Work required. Give the records below again, exactly as they appear.

Data shown.
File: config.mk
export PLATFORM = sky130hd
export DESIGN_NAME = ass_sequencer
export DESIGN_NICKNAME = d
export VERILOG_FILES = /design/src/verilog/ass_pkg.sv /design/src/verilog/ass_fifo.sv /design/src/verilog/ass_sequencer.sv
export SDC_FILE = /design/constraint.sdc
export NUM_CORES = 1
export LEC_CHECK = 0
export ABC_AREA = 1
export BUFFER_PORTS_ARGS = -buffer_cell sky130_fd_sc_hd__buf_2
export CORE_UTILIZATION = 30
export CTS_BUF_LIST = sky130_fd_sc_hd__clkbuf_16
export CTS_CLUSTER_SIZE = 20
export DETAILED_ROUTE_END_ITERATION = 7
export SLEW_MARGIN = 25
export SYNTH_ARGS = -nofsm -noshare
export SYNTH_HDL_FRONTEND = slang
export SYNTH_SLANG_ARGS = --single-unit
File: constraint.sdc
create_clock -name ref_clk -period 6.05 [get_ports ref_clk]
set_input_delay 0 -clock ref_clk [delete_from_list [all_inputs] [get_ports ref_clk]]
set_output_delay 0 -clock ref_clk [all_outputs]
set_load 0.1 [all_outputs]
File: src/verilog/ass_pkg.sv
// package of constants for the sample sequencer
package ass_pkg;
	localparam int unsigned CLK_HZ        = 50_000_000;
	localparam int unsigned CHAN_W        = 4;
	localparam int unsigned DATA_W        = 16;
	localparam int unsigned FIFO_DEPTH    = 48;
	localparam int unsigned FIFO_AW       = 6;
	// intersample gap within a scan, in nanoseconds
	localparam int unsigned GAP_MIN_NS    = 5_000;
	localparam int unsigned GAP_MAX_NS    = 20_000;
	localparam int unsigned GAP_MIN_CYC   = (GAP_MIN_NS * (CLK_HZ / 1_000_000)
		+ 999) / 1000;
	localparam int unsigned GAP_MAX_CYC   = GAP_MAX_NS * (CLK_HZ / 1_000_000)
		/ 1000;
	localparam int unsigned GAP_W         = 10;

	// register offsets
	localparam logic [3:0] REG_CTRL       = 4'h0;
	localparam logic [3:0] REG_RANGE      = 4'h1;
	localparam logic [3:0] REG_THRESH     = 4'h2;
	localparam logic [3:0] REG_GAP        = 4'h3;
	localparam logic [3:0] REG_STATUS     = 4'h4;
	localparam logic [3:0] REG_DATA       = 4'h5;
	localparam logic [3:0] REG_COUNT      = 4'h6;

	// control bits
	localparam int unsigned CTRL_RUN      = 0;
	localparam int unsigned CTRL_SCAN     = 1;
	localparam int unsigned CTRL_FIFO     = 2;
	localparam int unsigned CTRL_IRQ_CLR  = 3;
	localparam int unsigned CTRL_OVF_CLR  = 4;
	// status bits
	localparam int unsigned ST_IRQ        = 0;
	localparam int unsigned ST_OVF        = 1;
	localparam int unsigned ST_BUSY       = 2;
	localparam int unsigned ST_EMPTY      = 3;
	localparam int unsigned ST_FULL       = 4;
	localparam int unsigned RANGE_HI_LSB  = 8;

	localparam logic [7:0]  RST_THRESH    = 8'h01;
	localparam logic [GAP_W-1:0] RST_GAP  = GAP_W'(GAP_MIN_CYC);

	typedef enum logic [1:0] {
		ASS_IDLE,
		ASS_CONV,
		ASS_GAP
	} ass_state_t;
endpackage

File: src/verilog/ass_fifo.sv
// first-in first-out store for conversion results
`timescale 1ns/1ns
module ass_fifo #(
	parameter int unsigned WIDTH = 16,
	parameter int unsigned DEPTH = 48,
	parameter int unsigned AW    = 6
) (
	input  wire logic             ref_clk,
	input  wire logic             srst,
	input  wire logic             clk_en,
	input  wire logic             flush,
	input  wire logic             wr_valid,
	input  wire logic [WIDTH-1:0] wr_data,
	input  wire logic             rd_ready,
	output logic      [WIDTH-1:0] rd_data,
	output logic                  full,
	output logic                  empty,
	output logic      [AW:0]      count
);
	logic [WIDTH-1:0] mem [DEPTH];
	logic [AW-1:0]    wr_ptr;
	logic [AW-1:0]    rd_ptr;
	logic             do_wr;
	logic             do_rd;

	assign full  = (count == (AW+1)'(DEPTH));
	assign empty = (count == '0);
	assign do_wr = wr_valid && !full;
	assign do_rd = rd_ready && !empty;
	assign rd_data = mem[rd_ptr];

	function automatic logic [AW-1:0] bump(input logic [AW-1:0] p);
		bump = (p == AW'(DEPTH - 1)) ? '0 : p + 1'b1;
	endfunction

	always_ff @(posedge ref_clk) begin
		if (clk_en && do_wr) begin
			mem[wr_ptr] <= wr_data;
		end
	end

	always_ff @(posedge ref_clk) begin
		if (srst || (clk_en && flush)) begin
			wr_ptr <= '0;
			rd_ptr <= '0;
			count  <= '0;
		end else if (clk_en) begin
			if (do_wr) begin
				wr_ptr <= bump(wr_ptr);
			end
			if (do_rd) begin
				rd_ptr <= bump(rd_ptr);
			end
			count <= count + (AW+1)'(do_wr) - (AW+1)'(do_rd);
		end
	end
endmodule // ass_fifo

Written response.
File: config.mk
export PLATFORM = sky130hd
export DESIGN_NAME = ass_sequencer
export DESIGN_NICKNAME = d
export VERILOG_FILES = /design/src/verilog/ass_pkg.sv /design/src/verilog/ass_fifo.sv /design/src/verilog/ass_sequencer.sv
export SDC_FILE = /design/constraint.sdc
export NUM_CORES = 1
export LEC_CHECK = 0
export ABC_AREA = 1
export BUFFER_PORTS_ARGS = -buffer_cell sky130_fd_sc_hd__buf_2
export CORE_UTILIZATION = 30
export CTS_BUF_LIST = sky130_fd_sc_hd__clkbuf_16
export CTS_CLUSTER_SIZE = 20
export DETAILED_ROUTE_END_ITERATION = 7
export SLEW_MARGIN = 25
export SYNTH_ARGS = -nofsm -noshare
export SYNTH_HDL_FRONTEND = slang
export SYNTH_SLANG_ARGS = --single-unit
File: constraint.sdc
create_clock -name ref_clk -period 6.05 [get_ports ref_clk]
set_input_delay 0 -clock ref_clk [delete_from_list [all_inputs] [get_ports ref_clk]]
set_output_delay 0 -clock ref_clk [all_outputs]
set_load 0.1 [all_outputs]
File: src/verilog/ass_pkg.sv
// package of constants for the sample sequencer
package ass_pkg;
	localparam int unsigned CLK_HZ        = 50_000_000;
	localparam int unsigned CHAN_W        = 4;
	localparam int unsigned DATA_W        = 16;
	localparam int unsigned FIFO_DEPTH    = 48;
	localparam int unsigned FIFO_AW       = 6;
	// intersample gap within a scan, in nanoseconds
	localparam int unsigned GAP_MIN_NS    = 5_000;
	localparam int unsigned GAP_MAX_NS    = 20_000;
	localparam int unsigned GAP_MIN_CYC   = (GAP_MIN_NS * (CLK_HZ / 1_000_000)
		+ 999) / 1000;
	localparam int unsigned GAP_MAX_CYC   = GAP_MAX_NS * (CLK_HZ / 1_000_000)
		/ 1000;
	localparam int unsigned GAP_W         = 10;

	// register offsets
	localparam logic [3:0] REG_CTRL       = 4'h0;
	localparam logic [3:0] REG_RANGE      = 4'h1;
	localparam logic [3:0] REG_THRESH     = 4'h2;
	localparam logic [3:0] REG_GAP        = 4'h3;
	localparam logic [3:0] REG_STATUS     = 4'h4;
	localparam logic [3:0] REG_DATA       = 4'h5;
	localparam logic [3:0] REG_COUNT      = 4'h6;

	// control bits
	localparam int unsigned CTRL_RUN      = 0;
	localparam int unsigned CTRL_SCAN     = 1;
	localparam int unsigned CTRL_FIFO     = 2;
	localparam int unsigned CTRL_IRQ_CLR  = 3;
	localparam int unsigned CTRL_OVF_CLR  = 4;
	// status bits
	localparam int unsigned ST_IRQ        = 0;
	localparam int unsigned ST_OVF        = 1;
	localparam int unsigned ST_BUSY       = 2;
	localparam int unsigned ST_EMPTY      = 3;
	localparam int unsigned ST_FULL       = 4;
	localparam int unsigned RANGE_HI_LSB  = 8;

	localparam logic [7:0]  RST_THRESH    = 8'h01;
	localparam logic [GAP_W-1:0] RST_GAP  = GAP_W'(GAP_MIN_CYC);

	typedef enum logic [1:0] {
		ASS_IDLE,
		ASS_CONV,
		ASS_GAP
	} ass_state_t;
endpackage

File: src/verilog/ass_fifo.sv
// first-in first-out store for conversion results
`timescale 1ns/1ns
module ass_fifo #(
	parameter int unsigned WIDTH = 16,
	parameter int unsigned DEPTH = 48,
	parameter int unsigned AW    = 6
) (
	input  wire logic             ref_clk,
	input  wire logic             srst,
	input  wire logic             clk_en,
	input  wire logic             flush,
	input  wire logic             wr_valid,
	input  wire logic [WIDTH-1:0] wr_data,
	input  wire logic             rd_ready,
	output logic      [WIDTH-1:0] rd_data,
	output logic                  full,
	output logic                  empty,
	output logic      [AW:0]      count
);
	logic [WIDTH-1:0] mem [DEPTH];
	logic [AW-1:0]    wr_ptr;
	logic [AW-1:0]    rd_ptr;
	logic             do_wr;
	logic             do_rd;

	assign full  = (count == (AW+1)'(DEPTH));
	assign empty = (count == '0);
	assign do_wr = wr_valid && !full;
	assign do_rd = rd_ready && !empty;
	assign rd_data = mem[rd_ptr];

	function automatic logic [AW-1:0] bump(input logic [AW-1:0] p);
		bump = (p == AW'(DEPTH - 1)) ? '0 : p + 1'b1;
	endfunction

	always_ff @(posedge ref_clk) begin
		if (clk_en && do_wr) begin
			mem[wr_ptr] <= wr_data;
		end
	end

	always_ff @(posedge ref_clk) begin
		if (srst || (clk_en && flush)) begin
			wr_ptr <= '0;
			rd_ptr <= '0;
			count  <= '0;
		end else if (clk_en) begin
			if (do_wr) begin
				wr_ptr <= bump(wr_ptr);
			end
			if (do_rd) begin
				rd_ptr <= bump(rd_ptr);
			end
			count <= count + (AW+1)'(do_wr) - (AW+1)'(do_rd);
		end
	end
endmodule // ass_fifo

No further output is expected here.